QSAR, ADMET, and Molecular Docking of Pyrazole Carboxamide Derivatives as Potential Antifungals Against the Fungus Rhizoctonia solani

Abstract

Sheath blight is generally caused by the fungus R. solani. The emergence of this fungus causes losses for farmers due to reduction of grain crops (cerelia) production such as rice. Thus, the use of antifungal compounds containing succinate dehydrogenase inhibitors is an effort to control sheath blight of the fungus R. solani. This research examines a new pyrazole carboxamide derivative designed as a succinate dehydrogenase inhibitor. Antifungal activity value prediction was determined using the Quantitative Structure-Activity Relationship (QSAR) equation and visualization of the interaction of pyrazole carboxamide derivatives with succinate dehydrogenase inhibitors was determined using molecular docking.

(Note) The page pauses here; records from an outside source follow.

File: src/rtl/cpe_pkg.sv
package cpe_pkg;
  typedef enum logic [1:0] {
    OP_PROG  = 2'd0,
    OP_CACHE = 2'd1,
    OP_STAT  = 2'd2,
    OP_RESET = 2'd3
  } cpe_op_e;

  localparam int ST_WP   = 7;
  localparam int ST_FREE = 6;
  localparam int ST_IDLE = 5;

  function automatic logic [7:0] pack_status(input logic wp, input logic free,
                                             input logic idle, input logic prev_f,
                                             input logic cur_f);
    pack_status = {wp, free, idle, 3'b000, prev_f, cur_f};
  endfunction

  function automatic int cnt_width(input int n);
    cnt_width = (n > 1) ? $clog2(n) : 1;
  endfunction
endpackage

File: src/rtl/cpe_xfer.sv
module cpe_xfer #(
  parameter int XFER_CYC = 375
) (
  input  logic clk,
  input  logic rst_n,
  input  logic abort,
  input  logic start,
  input  logic prog_busy,
  output logic pending,
  output logic done
);
  localparam int CW = cpe_pkg::cnt_width(XFER_CYC);
  localparam logic [CW-1:0] LAST = CW'(XFER_CYC - 1);

  logic [CW-1:0] cnt;

  // counting is held off while an earlier program runs
  assign done = pending && !prog_busy && (cnt == LAST);

  always_ff @(posedge clk or negedge rst_n) begin
    if (!rst_n) begin
      pending <= 1'b0;
      cnt     <= '0;
    end else if (abort) begin
      pending <= 1'b0;
      cnt     <= '0;
    end else if (start) begin
      pending <= 1'b1;
      cnt     <= '0;
    end else if (done) begin
      pending <= 1'b0;
      cnt     <= '0;
    end else if (pending && !prog_busy) begin
      cnt <= cnt + 1'b1;
    end
  end
endmodule

File: src/rtl/cpe_prog_timer.sv
module cpe_prog_timer #(
  parameter int PROG_CYC = 25000
) (
  input  logic clk,
  input  logic rst_n,
  input  logic abort,
  input  logic start,
  input  logic fail_in,
  output logic active,
  output logic done,
  output logic fail_q
);
  localparam int PW = cpe_pkg::cnt_width(PROG_CYC);

  logic [PW-1:0] remain;

  assign done = active && (remain == '0);

  always_ff @(posedge clk or negedge rst_n) begin
    if (!rst_n) begin
      active <= 1'b0;
      remain <= '0;
      fail_q <= 1'b0;
    end else if (abort) begin
      active <= 1'b0;
      remain <= '0;
      fail_q <= 1'b0;
    end else if (start) begin
      // fail result captured when the page's program begins
      active <= 1'b1;
      remain <= PW'(PROG_CYC - 1);
      fail_q <= fail_in;
    end else if (done) begin
      active <= 1'b0;
    end else if (active) begin
      remain <= remain - 1'b1;
    end
  end
endmodule

File: src/rtl/cpe_result.sv
module cpe_result (
  input  logic clk,
  input  logic rst_n,
  input  logic abort,
  input  logic prog_start,
  input  logic prog_done,
  input  logic page_fail,
  output logic cur_fail,
  output logic prev_fail
);
  // two-stage pass/fail history
  always_ff @(posedge clk or negedge rst_n) begin
    if (!rst_n) begin
      cur_fail  <= 1'b0;
      prev_fail <= 1'b0;
    end else if (abort) begin
      cur_fail  <= 1'b0;
      prev_fail <= 1'b0;
    end else if (prog_start) begin
      prev_fail <= cur_fail;
      cur_fail  <= 1'b0;
    end else if (prog_done) begin
      cur_fail <= page_fail;
    end
  end
endmodule

File: src/rtl/cache_program_engine.sv
module cache_program_engine #(
  parameter int XFER_CYC = 375,
  parameter int PROG_CYC = 25000
) (
  input  logic       clk,
  input  logic       rst_n,
  input  logic       cmd_valid,
  input  logic [1:0] cmd_op,
  input  logic       load_stb,
  input  logic       wp_n,
  input  logic       fail_inject,
  output logic [7:0] status,
  output logic       ready_busy
);
  import cpe_pkg::*;

  logic xfer_pending, xfer_done;
  logic prog_active, prog_done, page_fail;
  logic cur_fail, prev_fail;
  logic final_wait, loaded;
  logic cache_free, ctl_idle;
  logic is_confirm, is_plain, accept, abort;

  assign is_confirm = cmd_valid && ((cmd_op == OP_PROG) || (cmd_op == OP_CACHE));
  assign is_plain   = (cmd_op == OP_PROG);
  // every condition must hold to take a confirm
  assign accept     = is_confirm && cache_free && wp_n && loaded;

  assign abort      = cmd_valid && (cmd_op == OP_RESET);


  assign cache_free = !xfer_pending && !final_wait;
  assign ctl_idle   = !prog_active && !xfer_pending;

  cpe_xfer #(.XFER_CYC(XFER_CYC)) u_xfer (
    .clk(clk), .rst_n(rst_n), .abort(abort), .start(accept),
    .prog_busy(prog_active), .pending(xfer_pending), .done(xfer_done)
  );

  cpe_prog_timer #(.PROG_CYC(PROG_CYC)) u_prog (
    .clk(clk), .rst_n(rst_n), .abort(abort), .start(xfer_done),
    .fail_in(fail_inject), .active(prog_active), .done(prog_done),
    .fail_q(page_fail)
  );

  cpe_result u_res (
    .clk(clk), .rst_n(rst_n), .abort(abort), .prog_start(xfer_done),
    .prog_done(prog_done), .page_fail(page_fail),
    .cur_fail(cur_fail), .prev_fail(prev_fail)
  );

  always_ff @(posedge clk or negedge rst_n) begin
    if (!rst_n) begin
      final_wait <= 1'b0;
      loaded     <= 1'b0;
    end else if (abort) begin
      final_wait <= 1'b0;
      loaded     <= 1'b0;
    end else begin
      if (accept) begin
        final_wait <= is_plain;
      end else if (prog_done && !xfer_pending) begin
        final_wait <= 1'b0;
      end
      if (accept) begin
        loaded <= 1'b0;
      end else if (load_stb && cache_free) begin
        loaded <= 1'b1;
      end
    end
  end


  assign status     = pack_status(wp_n, cache_free, ctl_idle, prev_fail, cur_fail);
  assign ready_busy = cache_free;
endmodule

File: config.mk
export PLATFORM = sky130hd
export DESIGN_NAME = cache_program_engine
export DESIGN_NICKNAME = d
export VERILOG_FILES = /design/src/rtl/cpe_pkg.sv /design/src/rtl/cpe_xfer.sv /design/src/rtl/cpe_prog_timer.sv /design/src/rtl/cpe_result.sv /design/src/rtl/cache_program_engine.sv
export SDC_FILE = /design/constraint.sdc
export NUM_CORES = 1
export LEC_CHECK = 0
export BUFFER_PORTS_ARGS = -buffer_cell sky130_fd_sc_hd__buf_2
export CORE_MARGIN = 1.5
export CORE_UTILIZATION = 30
export DETAILED_ROUTE_END_ITERATION = 16
export SKIP_LAST_GASP = 1
export SLEW_MARGIN = 20
export SYNTH_ARGS = -nofsm -noshare
export SYNTH_HDL_FRONTEND = slang
export SYNTH_SLANG_ARGS = --single-unit
export TNS_END_PERCENT = 1
File: constraint.sdc
create_clock -name clk -period 1.85 [get_ports clk]
set_clock_uncertainty 0.15 [all_clocks]
set_input_delay 0.37 -clock clk [delete_from_list [all_inputs] [get_ports clk]]
set_output_delay 0.37 -clock clk [all_outputs]
set_load 0.03 [all_outputs]
==> qor.yml <==
final_layout:
  syn_to_final_growth_pct: 30.86
  instances_no_fill: 318
  final_layout_size_suffix_gt1_share_pct: 32.93
  antenna_cells: 0
  nNetsFinal: 257
power_and_ir_drop:
  power_density_mw_per_mm2: 821.7
  vdd_ir_drop_max_mv: 0.4977
  power_switching_mw: 0.6281
  netSwitchingFraction_pct: 32.97
  p_seq_share_pct: 41.2
  p_leak_nw: 1.092
  p_clk_share_pct: 27.9
  pwr-share-comb_pct: 30.9
  p_int_mw: 1.277
logic_synthesis:
  syn_inst: 190
  syn_avg_cell_area_um2: 9.325
  yosysWarnings: 0
  ys_ff_latch: 31
  ys_async_sr_fraction_pct: 100.0
  seq_area_frac_synth_pct: 43.79
  synth_edf_count: 0
  synth.distinct_cells: 41
  ys.flop_type: "dfrtp_1"
  syn-cell-area_mm2: 0.001772
die:
  dieWidth_um: 79.85
  num_rows: 27
  dieArea_mm2: 0.006376
  ios: 17
  die_h_um: 79.85
  initial_core_util_pct: 31.59
  core_area_mm2: 0.005608
grt:
  grt_pass1_vias: 1527
  top_usage_layer: "met2"
  grt_max_degree: 32
  grt_util_met1_pct: 17.29
  grt_pass1_wl_um: 6955
  grt.met3_usage_pct: 3.429
  grt_use_met2_pct: 23.81
  antenna_found_initial: 0
  overflow: 0
  grt_use_total_pct: 14.17
placed_design:
  hpwl_um: 2995
  place.gp.congestion: 0.7455
  place_inst: 309
  dp_slack_ns: -0.06695
  io_buffers: 13
critical_path:
  endpoint_kind: "flip-flop"
  cp_data_arrival_time_ns: 1.96
  reg2reg_slack_ns: -0.05
  cp_max_fo: 7
  path_cells: "nor4_4 > buf_4 > nand4_4 > or4b_4 > a21oi_2"
  path_class: "reg2reg"
  slowest_delay_ns: 0.54
  path_delay_family: "simple AND/OR/NAND/NOR gates"
  critPathRequiredTime_ns: 1.91
  critPathSlowestCell: "or4b_4"
  critPathBufInv: 1
  start_kind: "flip-flop"
timing:
  rsz0062_at_grt: "true"
  fin_crit_sh_pct: 102.6
  setup_viol: 4
  report.final.slew_viol_count: 0
  hold_viol_final: 0
  period_needed_ns: 1.898
  fmax_mhz: 526.8
  fin_ws_ns: -0.04828
clock_tree:
  insertion_delay_ns: 0.28
  cts-root-buf: "clkbuf_8"
  cts.clk_slew.worst_paths_ns: 0.07
  cts_setup_buffers: 0
  h-tree-depth: 2
  clkSinkCount: 31
  numCtsBuffers: 5
  cts_tree: "built"
  cts_buffer_depth: 2
route:
  dr.pass1.iters: 6
  vias: 1588
  via_per_inst: 4.994
  routedWlPerCell_um: 12.81
  drc: 0
  routed_wirelength_um: 4074
  antenna_left: 0
  drtIter0Drc: 62
run_status:
  status: "complete, but fails checks"
  violations: "negative setup slack"
worst_hold_path:
  holdCritPathClass: "in2reg"
run:
  maxCapViolations: 0
## flip-flops by register name, summed over array words and instances, names as in the netlist
name and count:
u_prog.active 1, u_res.prev_fail 1, u_prog.remain 15, loaded 1, final_wait 1, u_res.cur_fail 1, u_prog.fail_q 1, u_xfer.cnt 9
u_xfer.pending 1
## path summary, 6_finish.rpt
path	start	cells past startpoint	end
max	u_prog.remain[5]	5	u_prog.remain[12]
min reg2reg	loaded	2	loaded
max reg2reg	u_prog.remain[5]	5	u_prog.remain[12]
min in group asynchronous	rst_n	3	u_prog.remain[7]
max in group asynchronous	rst_n	3	u_prog.remain[1]
min	cmd_op[0]	2	final_wait
## cell usage in the layout (no fill, tap or decap), types with 2 or more instances in the layout
cell | Yosys | final
buf_4 | 9 | 46
dfrtp_1 | 31 | 31
nand2_1 | 20 | 20
a21oi_1 | 18 | 17
o21ai_0 | 13 | 13
buf_2 | 2 | 13
inv_1 | 8 | 8
or4_1 | 8 | 8
nor2_1 | 8 | 7
o31ai_1 | 7 | 7
clkbuf_8 | 0 | 6
nand3_1 | 5 | 5
nor3_1 | 5 | 5
or3_1 | 6 | 5
a31oi_1 | 4 | 4
nor2b_1 | 3 | 3
nand4_1 | 3 | 3
o21a_1 | 3 | 3
conb_1 | 1 | 3
nor4_4 | 2 | 2
nand2b_1 | 2 | 2
nand4b_1 | 2 | 2
nor4_1 | 2 | 2
or3_2 | 2 | 2
or2_2 | 3 | 2
xnor2_1 | 2 | 2
mux2i_1 | 2 | 2
o311ai_0 | 2 | 2
ha_1 | 3 | 2
## power by group through the flow
stage / clock network [mW] / registers [mW] / logic (mW)
floorplan: 0 / 0.809 / 0.342
global placement: 0 / 0.796 / 0.585
detailed placement: 0 / 0.799 / 0.589
CTS: 0.552 / 0.787 / 0.594
global route: 0.592 / 0.793 / 0.658
finish: 0.531 / 0.786 / 0.589
## Yosys cell counts (4+ instances only)
| master | count | area (um^2) |
|---|---|---|
| a31oi_1 | 4 | 25.02 |
| o31ai_1 | 7 | 52.55 |
| buf_4 | 9 | 67.56 |
| dfrtp_1 | 31 | 775.7 |
| inv_1 | 8 | 30.03 |
| nand2_1 | 20 | 75.07 |
| o21ai_0 | 13 | 65.06 |
| nor2_1 | 8 | 30.03 |
| nor3_1 | 5 | 25.02 |
| or4_1 | 8 | 60.06 |
| or3_1 | 6 | 37.54 |
| a21oi_1 | 18 | 90.09 |
| nand3_1 | 5 | 25.02 |
## kinds of logic (layout without fill, tap and decap cells)
group | Yosys count | in the layout | share of synthesized area [%]
buf+inv | 22 | 75 | 7.133
xor+xnor | 2 | 2 | 0.9889
fa+ha+maj | 3 | 3 | 2.119
mux | 2 | 2 | 1.130
compound gates | 53 | 54 | 18.43
other cells | 1 | 3 | 0.2117
flops | 31 | 31 | 43.79
simple gates | 76 | 76 | 26.20
## repair_timing
item | CTS | global route
pin swaps | 3 | 1
endpoints found under the hold margin | 31 | 0
hold buffers | 1 | 0
gates cloned | 0 | 1
resized for setup | 1 | 3
endpoints found under the setup margin | 13 | 19
## metal layers
layer | share of wire, % | vias up
met1 | 48 | 753
met3 | 2.6 | 8
li1 | - | 807
met5 | 0 | -
met4 | 1.7 | 0
met2 | 48 | 20
## final cells by class
cell class              count  area [um^2]
fillers                   579         3289
flip-flops and latches     31        775.7
clock buffers               6        82.58
repair buffers             60        420.4
clock inverters             1        5.005
well taps                  72        90.09
inverters                   8        30.03
multi-input cells         140        914.6
## stage by stage
| step | setup TNS, ns | hold slack [ns] | instance area (um^2) | util [%] | total power [mW] |
|---|---|---|---|---|---|
| 2_1_floorplan | -0.04600 | -0.07559 | 1790 | - | 1.151 |
| 3_3_place_gp | -0.1888 | 0.2703 | 2191 | 39.07 | 1.381 |
| 3_5_place_dp | -0.5112 | 0.2767 | 2191 | 39.07 | 1.388 |
| 4_1_cts | -0.06579 | 0.1493 | 2293 | 40.90 | 1.933 |
| 5_1_grt | -1.164 | 0.1635 | 2318 | 41.34 | 2.043 |
| 6_report | -0.06933 | 0.1506 | 2318 | 41.34 | 1.905 |
No activity file was read; power rests on OpenSTA's default activity.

A total of 29 pyrazole carboxamide derivatives and activities (EC50) were used in this study for QSAR modelling and molecular docking. The structure was optimized using the DFT/B3LYP/LanL2DZ method as an electronic descriptor calculation and QSAR modelling using the Multiple Linear Regression (MLR) method. The MLR test shows a valid QSAR equation model with good modelling accuracy and produces an equation logEC50 = 2.3936( 0.9447)[C13] + 9.1367 ( 3.0682)[C10] + 2.2473( 0.6055)[HOMO] - 48.1289( 14.1289)[C4] + 1.3937( 0.9465)[C14] + 28.3750( 6.6731) with R2tr = 0.8911; Q2 = 0.793; F = 28.079; R2val = 0.9908; and RMSE = 0.3450. ADMET analysis using ADMETlab indicated that the new pyrazole carboxamide derivative complies with Lipinski's rules, is moderately carcinogenic, and includes inhibiting the activity of hERG blockers. The new pyrazole carboxamide derivatives that have potential as succinate dehydrogenase inhibitors were determined based on the interaction of the docking results, namely compound A1, A5, and A7 -4.9, -5.1, and -5.3 kcal/mol, respectively.